TASK DESCRIPTION
Retrieve each line that contains the word "typedef" from the entries below.

═════ TASK INPUTS

## config.mk

```make
export PLATFORM = sky130hd
export DESIGN_NAME = dmwc_tags
export DESIGN_NICKNAME = d
export VERILOG_FILES = /design/src/rtl/core/direct_mapped_write_through_cache_unit_assert.svh /design/src/rtl/core/dmwc_pkg.sv /design/src/rtl/core/dmwc_tags.sv
export SDC_FILE = /design/constraint.sdc
export NUM_CORES = 1
export LEC_CHECK = 0
export BUFFER_PORTS_ARGS = -buffer_cell sky130_fd_sc_hd__buf_2
export CORE_MARGIN = 2
export CORE_UTILIZATION = 50
export CTS_CLUSTER_DIAMETER = 60
export DETAILED_ROUTE_END_ITERATION = 8
export PLACE_DENSITY = 0.75
export SETUP_SLACK_MARGIN = 0.4
export SLEW_MARGIN = 20
export SYNTH_ARGS = -nofsm -noshare
export SYNTH_HDL_FRONTEND = slang
export SYNTH_SLANG_ARGS = --single-unit
```

## constraint.sdc

```tcl
create_clock -name clk -period 4.2 [get_ports clk]
set_input_delay 1.05 -clock clk [delete_from_list [all_inputs] [get_ports clk]]
set_output_delay 1.05 -clock clk [all_outputs]
set_load 0.02 [all_outputs]
```
### config.mk
export PLATFORM = sky130hd
export DESIGN_NAME = sensor_offset_calibrator
export DESIGN_NICKNAME = d
export VERILOG_FILES = /design/src/rtl/soc_pkg.sv /design/src/rtl/soc_ram.sv /design/src/rtl/soc_filt.sv /design/src/rtl/sensor_offset_calibrator.sv
export SDC_FILE = /design/constraint.sdc
export NUM_CORES = 1
export LEC_CHECK = 0
export BUFFER_PORTS_ARGS = -buffer_cell sky130_fd_sc_hd__buf_2
export CORE_ASPECT_RATIO = 1.25
export CORE_MARGIN = 2
export CORE_UTILIZATION = 50
export CTS_BUF_LIST = sky130_fd_sc_hd__clkbuf_4 sky130_fd_sc_hd__clkbuf_8 sky130_fd_sc_hd__clkbuf_16
export DETAILED_ROUTE_END_ITERATION = 16
export PLACE_DENSITY = 0.66
export SYNTH_ARGS = -nofsm -noshare
export SYNTH_HDL_FRONTEND = slang
export SYNTH_HIERARCHICAL = 1
export SYNTH_SLANG_ARGS = --single-unit
### constraint.sdc
create_clock -name clk_i -period 17.2 [get_ports clk_i]
set_input_delay 0 -clock clk_i [delete_from_list [all_inputs] [get_ports clk_i]]
set_output_delay 0 -clock clk_i [all_outputs]
set_load 0.01 [all_outputs]
### src/rtl/soc_pkg.sv
// Shared types and constants of the sensor offset calibrator.
// Depends on nothing; imported by soc_filt, the top level and the testbench.
package soc_pkg;

  localparam int CHANNELS = 7;
  localparam int CH_W     = (CHANNELS > 1) ? $clog2(CHANNELS) : 1;
  localparam int DATA_W   = 16;
  localparam int CNT_W    = 5;

  // Lowpass weights in Q16; they sum to exactly one.
  localparam logic [15:0] COEF_PREV_Q16 = 16'd58982;
  localparam logic [15:0] COEF_NOW_Q16  = 16'd6554;

  typedef enum logic [1:0] {
    OP_PRIME   = 2'd0,
    OP_CALIB   = 2'd1,
    OP_CORRECT = 2'd2
  } opcode_e;

  typedef enum logic [2:0] {
    MODE_NONE  = 3'd0,
    MODE_LP    = 3'd1,
    MODE_HP    = 3'd2,
    MODE_LP_HP = 3'd3,
    MODE_HP_LP = 3'd4
  } filt_mode_e;

  typedef enum logic [1:0] {
    CFG_FILTER_MODE   = 2'd0,
    CFG_FIRST_CHANNEL = 2'd1,
    CFG_CHANNEL_COUNT = 2'd2
  } cfg_index_e;

  typedef enum logic [2:0] {
    S_IDLE,
    S_READ,
    S_SUM,
    S_MUL,
    S_DONE
  } state_e;

  // One channel's stored state.
  typedef struct packed {
    logic signed [DATA_W-1:0] offset;
    logic signed [DATA_W-1:0] lp;
    logic signed [DATA_W-1:0] hp;
  } chan_entry_t;

  // Outputs of one filter pass.
  typedef struct packed {
    logic signed [DATA_W-1:0] lp;
    logic signed [DATA_W-1:0] hp;
  } filt_res_t;

endpackage

### src/rtl/soc_ram.sv
// Generic single-write, single-read RAM with a registered read port.
// Depends on nothing.
module soc_ram #(
  parameter int WIDTH = 8,
  parameter int DEPTH = 2
) (
  input  logic                                   clk_i,
  input  logic                                   we_i,
  input  logic [((DEPTH > 1) ? $clog2(DEPTH) : 1)-1:0] waddr_i,
  input  logic [WIDTH-1:0]                       wdata_i,
  input  logic                                   re_i,
  input  logic [((DEPTH > 1) ? $clog2(DEPTH) : 1)-1:0] raddr_i,
  output logic [WIDTH-1:0]                       rdata_o
);

  logic [WIDTH-1:0] mem_q [DEPTH];
  logic [WIDTH-1:0] rdata_q;

  always_ff @(posedge clk_i) begin
    if (we_i) begin
      mem_q[waddr_i] <= wdata_i;
    end
    if (re_i) begin
      rdata_q <= mem_q[raddr_i];
    end
  end

  assign rdata_o = rdata_q;

endmodule

### src/rtl/soc_filt.sv
// One first-order filter pass: registered products, then sum and truncation.
// Depends on soc_pkg for coefficients and the result struct.
module soc_filt
  import soc_pkg::*;
(
  input  logic                     clk_i,
  input  logic                     start_i,
  input  logic signed [DATA_W-1:0] now_i,
  input  logic signed [DATA_W-1:0] prev_i,
  output filt_res_t                res_o
);

  logic signed [32:0]       prod_prev_q;
  logic signed [32:0]       prod_now_q;
  logic signed [DATA_W-1:0] now_q;
  logic signed [33:0]       acc;
  logic signed [17:0]       quot;

  // Products are registered when a pass starts; the sum is formed from them in the following cycle.
  always_ff @(posedge clk_i) begin
    if (start_i) begin
      prod_prev_q <= 33'($signed({1'b0, COEF_PREV_Q16})) * 33'(prev_i);
      prod_now_q  <= 33'($signed({1'b0, COEF_NOW_Q16})) * 33'(now_i);
      now_q       <= now_i;
    end
  end

  always_comb begin
    acc  = 34'(prod_prev_q) + 34'(prod_now_q);
    quot = acc[33:16];
    // The shift floors; a negative value with a remainder moves up by one.
    if (acc[33] && (acc[15:0] != 16'd0)) begin
      quot = quot + 18'sd1;
    end
    res_o.lp = quot[DATA_W-1:0];
    res_o.hp = now_q - quot[DATA_W-1:0];
  end

endmodule
### config.mk
export PLATFORM = sky130hd
export DESIGN_NAME = mf3_queue
export DESIGN_NICKNAME = d
export VERILOG_FILES = /design/src/rtl/mf3_pkg.sv /design/src/rtl/mf3_queue.sv
export SDC_FILE = /design/constraint.sdc
export NUM_CORES = 1
export LEC_CHECK = 0
export BUFFER_PORTS_ARGS = -buffer_cell sky130_fd_sc_hd__buf_2
export CORE_ASPECT_RATIO = 0.7
export CORE_MARGIN = 1.5
export CORE_UTILIZATION = 51
export CTS_CLUSTER_DIAMETER = 50
export DETAILED_ROUTE_END_ITERATION = 10
export PLACE_DENSITY = 0.72
export SYNTH_ARGS = -nofsm -noshare
export SYNTH_HDL_FRONTEND = slang
export SYNTH_SLANG_ARGS = --single-unit
export TNS_END_PERCENT = 100
### constraint.sdc
create_clock -name clk -period 3.3 [get_ports clk]
set_clock_uncertainty 0.1 [all_clocks]
set_input_delay 0.165 -clock clk [delete_from_list [all_inputs] [get_ports clk]]
set_output_delay 0.165 -clock clk [all_outputs]
set_load 0.01 [all_outputs]
### src/rtl/mf3_pkg.sv
// shared types and constants of the 3x3 median filter
package mf3_pkg;

	localparam int MAX_WIDTH = 1024;
	localparam int COL_W     = $clog2(MAX_WIDTH);
	localparam int ROW_W     = 16;
	localparam int PIX_W     = 8;
	localparam int FW_W      = 11;
	localparam int QDEPTH    = 4;
	localparam int QPTR_W    = $clog2(QDEPTH);
	localparam int QCNT_W    = $clog2(QDEPTH + 1);
	localparam int ADDR_W    = 3;
	localparam int DATA_W    = 32;

	localparam logic [FW_W-1:0]  WIDTH_RESET  = 11'd640;
	localparam logic [ROW_W-1:0] HEIGHT_RESET = 16'd480;

	typedef enum logic {
		REG_FRAME_WIDTH  = 1'b0,
		REG_FRAME_HEIGHT = 1'b1
	} reg_idx_t;

	typedef logic [PIX_W-1:0] pix_t;
	typedef pix_t [2:0]       pix3_t;

	// window entry r*3+c: row r (0 oldest line), column c (2 newest)
	typedef struct packed {
		pix_t [8:0]       win;
		logic [COL_W-1:0] col;
		logic [ROW_W-1:0] row;
		logic             last;
	} item_t;

endpackage

### src/rtl/mf3_queue.sv
// short queue of classified windows between front and back
module mf3_queue (
	input  logic                       clk,
	input  logic                       arst_n,
	input  logic                       push,
	input  mf3_pkg::item_t             push_item,
	input  logic                       pop,
	output logic                       head_valid,
	output mf3_pkg::item_t             head_item,
	output logic [mf3_pkg::QCNT_W-1:0] count
);
	import mf3_pkg::*;

	item_t             slot_q [QDEPTH];
	logic [QPTR_W-1:0] wr_ptr_q;
	logic [QPTR_W-1:0] rd_ptr_q;
	logic [QCNT_W-1:0] count_q;
	logic              do_pop;

	assign do_pop = pop && (count_q != '0);

	always_ff @(posedge clk or negedge arst_n) begin
		if (!arst_n) begin
			wr_ptr_q <= '0;
			rd_ptr_q <= '0;
			count_q  <= '0;
		end else begin
			if (push) begin
				wr_ptr_q <= wr_ptr_q + QPTR_W'(1);
			end
			if (do_pop) begin
				rd_ptr_q <= rd_ptr_q + QPTR_W'(1);
			end
			unique case ({push, do_pop})
				2'b10:   count_q <= count_q + QCNT_W'(1);
				2'b01:   count_q <= count_q - QCNT_W'(1);
				default: count_q <= count_q;
			endcase
		end
	end

	always_ff @(posedge clk) begin
		if (push) begin
			slot_q[wr_ptr_q] <= push_item;
		end
	end

	assign head_valid = count_q != '0;
	assign head_item  = slot_q[rd_ptr_q];
	assign count      = count_q;

endmodule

══════════

ANSWER SECTION
  typedef enum logic [1:0] {
  typedef enum logic [2:0] {
  typedef enum logic [1:0] {
  typedef enum logic [2:0] {
  typedef struct packed {
  typedef struct packed {
	typedef enum logic {
	typedef logic [PIX_W-1:0] pix_t;
	typedef pix_t [2:0]       pix3_t;
	typedef struct packed {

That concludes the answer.